WHAT IS EXPECTED: Your answer should be every line of the records that contains the word "typedef".

Collected data
`config.mk`:
```
export PLATFORM = sky130hd
export DESIGN_NAME = state_machine_flat
export DESIGN_NICKNAME = d
export VERILOG_FILES = /design/src/rtl/state_machine_pkg.sv /design/src/rtl/state_machine_if.sv /design/src/rtl/state_machine_button_conditioner.sv /design/src/rtl/state_machine.sv /design/src/flat_wrapper.sv
export SDC_FILE = /design/constraint.sdc
export NUM_CORES = 1
export LEC_CHECK = 0
export ABC_AREA = 1
export CAP_MARGIN = 20
export CORE_ASPECT_RATIO = 0.75
export CORE_UTILIZATION = 30
export CTS_CLUSTER_SIZE = 12
export DETAILED_ROUTE_END_ITERATION = 8
export PLACE_DENSITY_LB_ADDON = 0.2
export SLEW_MARGIN = 20
export SYNTH_ARGS = -nofsm -noshare
export SYNTH_HDL_FRONTEND = slang
export SYNTH_HIERARCHICAL = 1
export SYNTH_SLANG_ARGS = --single-unit
```
`constraint.sdc`:
```
create_clock -name clk -period 2.5 [get_ports clk]
set_input_delay 0.5 -clock clk [delete_from_list [all_inputs] [get_ports clk]]
set_output_delay 0.5 -clock clk [all_outputs]
set_load 0.01 [all_outputs]
```
`src/rtl/state_machine_pkg.sv`:
```
// Shared types and constants for the button-driven state machine.
// Debounce build option: STATE_MACHINE_DEBOUNCE_EN.
package state_machine_pkg;

  localparam int NUM_STATES  = 5;
  localparam int NUM_BUTTONS = 6;

  localparam int BTN_NEXT   = 0;
  localparam int BTN_PREV   = 1;
  localparam int BTN_HOME   = 2;
  localparam int BTN_END    = 3;
  localparam int BTN_LOCK   = 4;
  localparam int BTN_INVERT = 5;

  typedef enum logic [2:0] {
    ST0 = 3'd0,
    ST1 = 3'd1,
    ST2 = 3'd2,
    ST3 = 3'd3,
    ST4 = 3'd4
  } state_t;

endpackage

```
`src/rtl/state_machine_if.sv`:
```
// Button / led bundle between the panel and the state machine.
// Debounce build option: STATE_MACHINE_DEBOUNCE_EN.
interface state_machine_if;
  import state_machine_pkg::*;

  logic [NUM_BUTTONS-1:0] button;
  logic [NUM_STATES-1:0]  led;

  modport master (output button, input led);
  modport slave  (input button, output led);

endinterface

```
`src/rtl/state_machine_button_conditioner.sv`:
```
// One button: 2-flop sync, optional debounce, rising-edge pulse.
// Debounce build option: STATE_MACHINE_DEBOUNCE_EN.
module button_conditioner #(
  parameter int DEBOUNCE_CYCLES = 4
) (
  input  logic clk,
  input  logic reset_,
  input  logic raw,
  output logic pulse
);

  logic sync1;
  logic sync2;
  logic level;
  logic level_q;

  // Bring the raw button into the clock domain.
  always_ff @(posedge clk or negedge reset_) begin
    if (!reset_) begin
      sync1 <= 1'b0;
      sync2 <= 1'b0;
    end else begin
      sync1 <= raw;
      sync2 <= sync1;
    end
  end

`ifdef STATE_MACHINE_DEBOUNCE_EN
  logic [7:0] cnt;
  logic       deb;

  // Follow sync2 only after it has held a new value long enough.
  always_ff @(posedge clk or negedge reset_) begin
    if (!reset_) begin
      cnt <= 8'd0;
      deb <= 1'b0;
    end else if (sync2 == deb) begin
      cnt <= 8'd0;
    end else if (cnt == 8'(DEBOUNCE_CYCLES - 1)) begin
      cnt <= 8'd0;
      deb <= sync2;
    end else begin
      cnt <= cnt + 8'd1;
    end
  end

  assign level = deb;
`else
  assign level = sync2;
`endif

  // Remember last level so a held button pulses only once.
  always_ff @(posedge clk or negedge reset_) begin
    if (!reset_) level_q <= 1'b0;
    else         level_q <= level;
  end

  assign pulse = level & ~level_q;

endmodule

```
`src/rtl/state_machine.sv`:
```
// Five-state selector driven by NEXT/PREV/HOME/END/LOCK/INVERT.
// Debounce build option: STATE_MACHINE_DEBOUNCE_EN.
module state_machine
  import state_machine_pkg::*;
#(
  parameter int DEBOUNCE_CYCLES = 4
) (
  input  logic           clk,
  input  logic           reset_,
  state_machine_if.slave bus
);

  logic [NUM_BUTTONS-1:0] pulse;
  state_t                 state;
  state_t                 state_nxt;
  logic                   lock_q;
  logic                   invert_q;
  logic                   mv_next;
  logic                   mv_prev;
  logic                   mv_home;
  logic                   mv_end;
  logic [NUM_STATES-1:0]  onehot;

  for (genvar i = 0; i < NUM_BUTTONS; i++) begin : g_btn
    button_conditioner #(
      .DEBOUNCE_CYCLES(DEBOUNCE_CYCLES)
    ) u_cond (
      .clk   (clk),
      .reset_(reset_),
      .raw   (bus.button[i]),
      .pulse (pulse[i])
    );
  end

  assign mv_next = pulse[BTN_NEXT] & ~lock_q;
  assign mv_prev = pulse[BTN_PREV] & ~lock_q;
  assign mv_home = pulse[BTN_HOME] & ~lock_q;
  assign mv_end  = pulse[BTN_END]  & ~lock_q;

  // Pick the move; HOME beats END, NEXT+PREV cancel.
  always_comb begin
    state_nxt = state;
    priority case (1'b1)
      mv_home:           state_nxt = ST0;
      mv_end:            state_nxt = ST4;
      mv_next & mv_prev: state_nxt = state;
      mv_next:
        state_nxt = (state == ST4) ? ST0
                  : state_t'(state + 3'd1);
      mv_prev:
        state_nxt = (state == ST0) ? ST4
                  : state_t'(state - 3'd1);
      default:           state_nxt = state;
    endcase
  end

  // State and flags; lock uses its pre-edge value.
  always_ff @(posedge clk or negedge reset_) begin
    if (!reset_) begin
      state    <= ST0;
      lock_q   <= 1'b0;
      invert_q <= 1'b0;
    end else begin
      state    <= state_nxt;
      lock_q   <= lock_q ^ pulse[BTN_LOCK];
      invert_q <= invert_q ^ pulse[BTN_INVERT];
    end
  end

  // Led decode from registered state only.
  always_comb begin
    onehot  = NUM_STATES'(1) << state;
    bus.led = invert_q ? ~onehot : onehot;
  end

endmodule

```
`src/flat_wrapper.sv`:
```
// flat-port wrapper written by rule: the top's interface ports become plain ports
module state_machine_flat import state_machine_pkg::*;
#(
  parameter int DEBOUNCE_CYCLES = 4
)
  (clk, reset_, bus_button, bus_led);
  state_machine_if bus_i ();
  input  logic clk;
  input  logic reset_;
  input wire logic [$bits(bus_i.button)-1:0] bus_button;
  output wire logic [$bits(bus_i.led)-1:0] bus_led;
  assign bus_i.button = bus_button;
  assign bus_led = bus_i.led;
  state_machine #(.DEBOUNCE_CYCLES(DEBOUNCE_CYCLES)) u_core (.clk(clk), .reset_(reset_), .bus(bus_i));
endmodule
```
**src/rtl/ap_ctrl_hs_driver.sv**
```systemverilog
// ap_ctrl_hs_driver
//   Initiator side of the ap_ctrl_hs / ap_ctrl_chain block-level handshake.
//   Issues a programmed number of transactions into an HLS kernel with up to
//   DEPTH of them in flight. It measures per-transaction latency, throttles
//   ap_continue with a programmable gap, and flags protocol errors and hangs.
//
// Ports
//   clock, reset         clock; asynchronous active-low reset
//   cfg_start            one-cycle run request, honoured only in IDLE
//   cfg_num_trans        transactions in the run (latched on cfg_start)
//   cfg_cont_gap         ap_continue low cycles after each done (latched)
//   dut_ap_start/ready   issue handshake with the kernel
//   dut_ap_done/continue completion handshake with the kernel
//   busy, run_done       run in progress / one-cycle end-of-run pulse
//   issued_cnt, done_cnt per-run transaction counters
//   last_latency         latency of the most recent completion
//   max_latency          largest latency seen in the current run
//   timeout_err          sticky: no ready/done progress for TIMEOUT cycles
//   proto_err            sticky: done accepted with nothing outstanding
module ap_ctrl_hs_driver #(
  parameter int CNT_W   = 32,
  parameter int DEPTH   = 4,
  parameter int TIMEOUT = 100000
) (
  input  logic             clock,
  input  logic             reset,
  input  logic             cfg_start,
  input  logic [CNT_W-1:0] cfg_num_trans,
  input  logic [7:0]       cfg_cont_gap,
  output logic             dut_ap_start,
  input  logic             dut_ap_ready,
  input  logic             dut_ap_done,
  output logic             dut_ap_continue,
  output logic             busy,
  output logic             run_done,
  output logic [CNT_W-1:0] issued_cnt,
  output logic [CNT_W-1:0] done_cnt,
  output logic [CNT_W-1:0] last_latency,
  output logic [CNT_W-1:0] max_latency,
  output logic             timeout_err,
  output logic             proto_err
);

  localparam int PW = (DEPTH > 1) ? $clog2(DEPTH) : 1;
  localparam int OW = $clog2(DEPTH + 1);
  localparam int WW = (TIMEOUT > 1) ? $clog2(TIMEOUT) : 1;

  typedef enum logic [1:0] {IDLE, RUN, DRAIN, FIN} state_t;

  state_t           st, st_n;
  logic [CNT_W-1:0] num, cyc;
  logic [7:0]       gap, gcnt;
  logic [WW-1:0]    wd;
  logic [OW-1:0]    outst, out_n;
  logic [PW-1:0]    wp, rp;
  logic [CNT_W-1:0] mem [DEPTH];

  logic             accept_cfg, active, issue, done_hs, bypass, done_ev, spurious;
  logic             push, pop, wd_hit, start_n;
  logic [CNT_W-1:0] num_n, issued_n, done_n, lat;

  function automatic logic [PW-1:0] nxt(input logic [PW-1:0] p);
    return (p == PW'(DEPTH - 1)) ? '0 : p + PW'(1);
  endfunction

  always_comb begin
    accept_cfg = (st == IDLE) && cfg_start;
    active     = (st == RUN) || (st == DRAIN);
    issue      = (st == RUN) && dut_ap_start && dut_ap_ready;
    done_hs    = active && dut_ap_done && dut_ap_continue;
    // Combinational kernel: issue and done in one cycle with nothing queued,
    // so the timestamp never enters the FIFO and latency is zero.
    bypass     = issue && done_hs && (outst == '0);
    done_ev    = done_hs && (issue || (outst != '0));
    spurious   = done_hs && !done_ev;
    push       = issue && !bypass;
    pop        = done_ev && !bypass;
    wd_hit     = active && !issue && !done_ev && (wd == WW'(TIMEOUT - 1));

    num_n    = accept_cfg ? cfg_num_trans : num;
    issued_n = accept_cfg ? '0 : issued_cnt + CNT_W'(issue);
    done_n   = accept_cfg ? '0 : done_cnt + CNT_W'(done_ev);
    out_n    = outst;
    if (accept_cfg)         out_n = '0;
    else if (push && !pop)  out_n = outst + OW'(1);
    else if (pop && !push)  out_n = outst - OW'(1);

    // Modular subtraction keeps latency correct across a counter wrap.
    lat = bypass ? '0 : cyc - mem[rp];

    st_n = st;
    unique case (st)
      IDLE:  if (cfg_start) st_n = (cfg_num_trans == '0) ? FIN : RUN;
      RUN:   if (wd_hit) st_n = FIN;
             else if (issued_n == num) st_n = DRAIN;
      DRAIN: if (wd_hit) st_n = FIN;
             else if (done_cnt == num) st_n = FIN;
      FIN:   st_n = IDLE;
    endcase

    // Evaluated on next-cycle values so a raised start is held until the
    // accepting ready (outstanding can only shrink without an issue).
    start_n = (st_n == RUN) && (issued_n < num_n) && (out_n < OW'(DEPTH));
  end

  always_ff @(posedge clock) begin
    if (push) mem[wp] <= cyc;
  end

  always_ff @(posedge clock or negedge reset) begin
    if (!reset) begin
      st              <= IDLE;
      cyc             <= '0;
      num             <= '0;
      gap             <= '0;
      gcnt            <= '0;
      wd              <= '0;
      outst           <= '0;
      wp              <= '0;
      rp              <= '0;
      dut_ap_start    <= 1'b0;
      dut_ap_continue <= 1'b0;
      busy            <= 1'b0;
      run_done        <= 1'b0;
      issued_cnt      <= '0;
      done_cnt        <= '0;
      last_latency    <= '0;
      max_latency     <= '0;
      timeout_err     <= 1'b0;
      proto_err       <= 1'b0;
    end else begin
      cyc          <= cyc + CNT_W'(1);
      st           <= st_n;
      dut_ap_start <= start_n;
      busy         <= (st_n == RUN) || (st_n == DRAIN);
      run_done     <= (st_n == FIN);
      issued_cnt   <= issued_n;
      done_cnt     <= done_n;
      outst        <= out_n;

      if (accept_cfg) begin
        num          <= cfg_num_trans;
        gap          <= cfg_cont_gap;
        last_latency <= '0;
        max_latency  <= '0;
        timeout_err  <= 1'b0;
        proto_err    <= 1'b0;
        wp           <= '0;
        rp           <= '0;
      end else begin
        if (push) wp <= nxt(wp);
        if (pop)  rp <= nxt(rp);
        if (done_ev) begin
          last_latency <= lat;
          if (lat > max_latency) max_latency <= lat;
        end
        if (spurious) proto_err   <= 1'b1;
        if (wd_hit)   timeout_err <= 1'b1;
      end

      if (!active || issue || done_ev) wd <= '0;
      else                             wd <= wd + WW'(1);

      // gcnt holds the remaining low cycles; continue re-rises on the edge
      // that ends the last of them. A spurious done does not open a gap.
      if (!((st_n == RUN) || (st_n == DRAIN))) begin
        dut_ap_continue <= 1'b0;
        gcnt            <= '0;
      end else if (done_ev && (gap != '0)) begin
        dut_ap_continue <= 1'b0;
        gcnt            <= gap;
      end else if (!dut_ap_continue) begin
        dut_ap_continue <= (gcnt <= 8'd1);
        gcnt            <= (gcnt == '0) ? '0 : gcnt - 8'd1;
      end
    end
  end

endmodule

```
**config.mk**
```make
export PLATFORM = sky130hd
export DESIGN_NAME = ap_ctrl_hs_driver
export DESIGN_NICKNAME = d
export VERILOG_FILES = /design/src/rtl/ap_ctrl_hs_driver.sv
export SDC_FILE = /design/constraint.sdc
export NUM_CORES = 1
export LEC_CHECK = 0
export ABC_AREA = 0
export ABC_CLOCK_PERIOD_IN_PS = 12510
export CAP_MARGIN = 20
export CORE_UTILIZATION = 60
export CTS_CLUSTER_DIAMETER = 120
export DETAILED_ROUTE_END_ITERATION = 16
export GPL_TIMING_DRIVEN = 0
export PLACE_DENSITY = 0.88
export SLEW_MARGIN = 5
export SYNTH_ARGS = -nofsm -noshare
export SYNTH_HDL_FRONTEND = slang
export SYNTH_SLANG_ARGS = --single-unit
```
**constraint.sdc**
```tcl
create_clock -name clock -period 12.51 [get_ports clock]
set_clock_uncertainty 0.1 [all_clocks]
set_input_delay 1.251 -clock clock [delete_from_list [all_inputs] [get_ports clock]]
set_output_delay 1.251 -clock clock [all_outputs]
set_load 0.005 [all_outputs]
```
# Word-level counts from Yosys, hierarchy flattened
# Memories as Yosys holds them, arrays and structs flattened.
# Cells that the tools add are included.
# W data, S select, Z words.
# classes
n_reduce_logical,43
n_eq_ne,12
n_addsub,10
muxes,39
magnitude_cmp,4
# ops
operator,n
$mux W32,9
$add A32 B1 Y32,2
$eq A32 B32 Y1,2
$add A32 B1 Y32 const B,1
$gt A32 B32 Y1,1
$logic_not A32 Y1,1
$lt A32 B32 Y1,1
$mux W8,4
$sub A32 B32 Y32,1
$mux W2,12
$logic_and A1 B1 Y1,19
$add A17 B1 Y17 const B,1
$eq A17 B17 Y1 const B,1
$mux W17,1
$eq A2 B2 Y1 const B,6
$reduce_bool A2 Y1,6
$mux W1,9
$mux W3,3
$le A8 B1 Y1 const B,1
$logic_not A8 Y1,1
$pmux W2 S4,1
$reduce_bool A8 Y1,1
$sub A8 B1 Y8 const B,1
$logic_not A1 Y1,6
other kinds (11),17
# totals
input_bits,45
ramBits,128
reg_bits,240
memories,1
out_inout_bits,134
# memory_table
name,depth,width,rd,rd_clocked_by_memory_dff,write_ports,line,rtl
mem,4,32,1,0,1,56,logic [CNT_W-1:0] mem [DEPTH];

# Longest topological paths before layout
# depth
depth_word,15
ltp_mapped,27

# Worst setup path after synthesis
# Ideal clock, no wire load.
# synth_timing
path_kind,flip-flop to flip-flop
startpoint,register rp[0]
endpoint,register max_latency[10]
stages_incl_launch_ff,26
path_slack_ps,5963
setup_time_ps,132
arrival_ps,6315
required_time_ps,12278
n_path_buf,4
cell_sequence,dfrtp_1 > clkbuf_1 > buf_1 > mux4_2 > inv_1 > ha_1 > a21o_1 > or4_1 > a31oi_1 > a21boi_0 > a211oi_1 > o31ai_1 > xor2_1 > and2_1 > ha_1 > nand4_1 > nor2_1 > nand3_1 > nor3_1 > nand2_1 > or4_1 > and3_1 > clkbuf_1 > buf_1 > mux2i_1 > nor2_1
# synth_via
elab_chain_cells,6
word_cells_on_any_way,9
# synth_rtl
element,line,rtl
start: declaration,55,"logic [PW-1:0] wp, rp;"
start signal: assignment,152,if (pop) rp <= nxt(rp);
$mem_v2 Z4 W32 *,--,
$sub A32 B32 Y32 *,89,lat = bypass ? '0 : cyc - mem[rp];
$mux W32 *,89,
$gt A32 B32 Y1 or $mux W32 (tied branches),155,if (lat > max_latency) max_latency <= lat;
$reduce_bool A2 Y1 (no source line) or $mux W32 (tied branches),--,
$reduce_and A2 Y1 (no source line) or $mux W32 (tied branches),--,
end signal: assignment,155,
end: declaration,39,"output logic [CNT_W-1:0] max_latency,"
# Every way passes the cells marked *; elsewhere a longest branch is shown, timed or not. The select of a mux whose other input is x is not followed.
# A chain may end at the register's enable or synchronous reset.

# Worst setup path in the final report
# layout_timing
startpoint,register rp[0]
endpoint,register max_latency[6]
# Same word-level chain as after synthesis.

==> results.cfg <==
[run_status]
outcome = completed

[detailed_routing]
ant_nets = 0
num_vias = 15480
wl_per_cell_um = 21.70
dr.pass1.iters = 5
drtIter0Drc = 1417
finalWirelength_mm = 54.80
drc = 0
viasPerCell = 6.132

[yosys]
muxShareOfSynthArea = 0.06484
synth-compound-area-share = 0.09345
synthCells = 1833
synthDistinctLibCells = 75
ys_warn_count = 0
synth_fp_nets = 1997
synth_top_family_by_area = simple AND/OR/NAND/NOR gates
synth-edff-count = 128
synthSimpleGateAreaFrac = 0.1553
synthFlopType = dfrtp_1
yosysSeqAreaShare = 0.5014
synth_fa_ha_area_frac = 0.07618
syn-cell-area_um2 = 19640
async_flop_share = 0.6522
synth_xor_xnor_area_share = 0.07134
ys_ff_latch = 368
syn_area_per_cell_um2 = 10.72

[placement]
hpwl_mm = 40.66
numPortBuffers = 178
postPlaceCellArea_um2 = 22110
globalplace.congestion = 0.9486

[sta]
tightestPinTransition_ps = 927.4
fmax_ghz = 0.1144
slew_violations = 0
hold_viol = 0
setup-violations-final = 0
maxSlewHeadroom = 0.3818
period_needed_ps = 8740
timing.hold.ws_ps = 405.0
final.period_utilization = 0.6986
rsz0062_at_grt = false

[setup_path]
cp_max_fo = 10
worstPathRequired_ps = 12810
worstSetupPathType = flip-flop to flip-flop
worstPathArrival_ps = 9040
cp-start-kind = flip-flop
cp-end-kind = flip-flop

[final_layout]
drive_above_1_share = 0.06220
diodes = 0
final_cell_area_um2 = 23400
layout_common_cells = 240 x dfrtp_1, 183 x nand2_1, 177 x clkdlybuf4s50_1, 151 x nor2_1, 134 x inv_1
num-fill-cells = 2193
area_growth_pct = 19.11
final_common_cell = dfrtp_1
final_nets = 2224

[floorplanning]
die-area_um2 = 33470
row_count = 65
start_util = 0.6161
die_w_um = 182.9
dieHeight_um = 182.9
core_um2 = 31880
io_pins = 179

[clock_network]
cts_sinks = 368
cts_setup_buffers = 0
cts_resized = 0
htree_levels = 2
clk_pin_slew_ps = 70
clockBufferDepth = 3
clk_latency_ps = 550
cts_made_buffers = 39
ctsHoldBuffers = 0
cts_tree = built
root_buffer = clkbuf_16

[grt]
grt_overflow = 0
grtUsageMet3 = 0.04567
antenna_found_initial = 0
first_global_vias = 15720
grt_use_total = 0.3323
use_met2 = 0.5650
grt-busiest-layer = met2
grt_pass1_wl_mm = 85.46
gr-usage-met1 = 0.4134
grt_max_degree = 107

[pwr]
vdd_drop_max_v = 0.0001205
powerDensity_nw_per_um2 = 187.0
total_power_uw = 4374
cellLeakagePower_uw = 0.009954

[run]
drv_cap = 0

[min_path]
holdCritPathClass = flip-flop to flip-flop
-- sequential cells by signal, indices dropped and copies added (netlist names) --
register         flops
dut_ap_start         1
rp                   2
timeout_err          1
cyc                 32
max_latency         32
wp                   2
done_cnt            32
issued_cnt          32
st                   2
proto_err            1
mem                128
dut_ap_continue      1
wd                  17
num                 32
last_latency        32
busy                 1
gcnt                 8
outst                3
run_done             1
gap                  8
-- synth_stat cells (29+ instances only) --
library cell | count | area (um^2)
dfrtp_1 | 240 | 6006
nor2_1 | 151 | 566.8
o21ai_0 | 56 | 280.3
a21oi_1 | 100 | 500.5
edfxtp_1 | 128 | 3844
xor2_1 | 59 | 516.8
nand2_1 | 183 | 686.9
clkbuf_1 | 40 | 150.1
mux2i_1 | 53 | 530.5
nand4_1 | 39 | 244.0
mux4_2 | 32 | 720.7
and3_1 | 29 | 181.4
nand3_1 | 50 | 250.2
ha_1 | 118 | 1476
inv_1 | 134 | 503.0
xnor2_1 | 101 | 884.6
-- worst max-delay path: stages (launching register included) --
cell	delay [ps]
dfrtp_1	360
clkbuf_1	570
buf_1	750
mux4_2	600
ha_1	210
inv_1	80
fa_1	200
nand3_1	120
a21oi_1	260
o31a_1	270
o211ai_1	150
a21boi_0	610
a211oi_1	240
o31ai_1	370
xor2_1	170
and2_1	200
ha_1	290
nand4_1	150
nor2_1	210
nand3_1	140
nor3_1	410
nand2_1	120
o211ai_1	170
and3_1	260
clkbuf_1	570
buf_1	660
mux2i_1	270
nor2_1	70
-- final timing paths --
check / start / depth (start not counted) / end / slack (ps)
min in group asynchronous: reset / 1 / wd[4]$_DFF_PN0_ / 550
worst max register to register: rp[0]$_DFFE_PN0P_ / 27 / max_latency[6]$_DFFE_PN0P_ / 3770
worst min-delay path: proto_err$_DFFE_PN0P_ / 2 / proto_err$_DFFE_PN0P_ / 400
worst min register to register: proto_err$_DFFE_PN0P_ / 2 / proto_err$_DFFE_PN0P_ / 400
worst max-delay path: rp[0]$_DFFE_PN0P_ / 27 / max_latency[6]$_DFFE_PN0P_ / 3770
max in group asynchronous: reset / 2 / done_cnt[24]$_DFF_PN0_ / 10800
-- power breakdown --
part | switching, uW | total, uW | internal [uW] | leakage [uW]
combinational | 919 | 1620 | 706 | 0.00483
sequential | 189 | 1600 | 1410 | 0.00451
clock | 491 | 1150 | 658 | 0.000614
total | 1600 | 4370 | 2780 | 0.00995
-- area by class of cell --
| class | count | area, um^2 | area share |
|---|---|---|---|
| clock inverters | 20 | 178.9 | 0.007647 |
| well taps | 435 | 544.3 | 0.02326 |
| plain buffers | 56 | 229.0 | 0.009787 |
| flip-flops and latches | 368 | 9849 | 0.4210 |
| clock buffers | 51 | 1084 | 0.04631 |
| inverters | 135 | 506.7 | 0.02166 |
| repair buffers | 186 | 1942 | 0.08300 |
| multi-input cells | 1274 | 9062 | 0.3873 |
-- per-stage QoR --
| step | TNS, ps | cells | utilization | setup WS, ps |
|---|---|---|---|---|
| 6_report | 0 | 2525 | 0.7339 | 3770 |
| 3_5_place_dp | 0 | 2452 | 0.6936 | 3918 |
| 5_1_grt | 0 | 2525 | 0.7339 | 3469 |
| 3_3_place_gp | -13280 | 2446 | 0.6891 | -83.55 |
| 2_1_floorplan | 0 | 1833 | - | 5963 |
| 4_1_cts | 0 | 2523 | 0.7332 | 3846 |
-- logic make-up (layout without fill, tap and decap cells) --
logic type | Yosys count | count (layout)
mux | 87 | 87
flops | 368 | 368
buf+inv | 191 | 448
xor+xnor | 160 | 160
fa+ha+maj | 119 | 119
simple gates | 617 | 617
compound gates | 291 | 291
-- layer usage --
metal	share of wire	vias up
met5	0	-
met4	0.056	0
met3	0.068	180
met2	0.48	729
met1	0.39	7582
li1	-	6992
No activity file was read; power rests on OpenSTA's default activity.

RESPONSE:
  typedef enum logic [2:0] {
  typedef enum logic [1:0] {IDLE, RUN, DRAIN, FIN} state_t;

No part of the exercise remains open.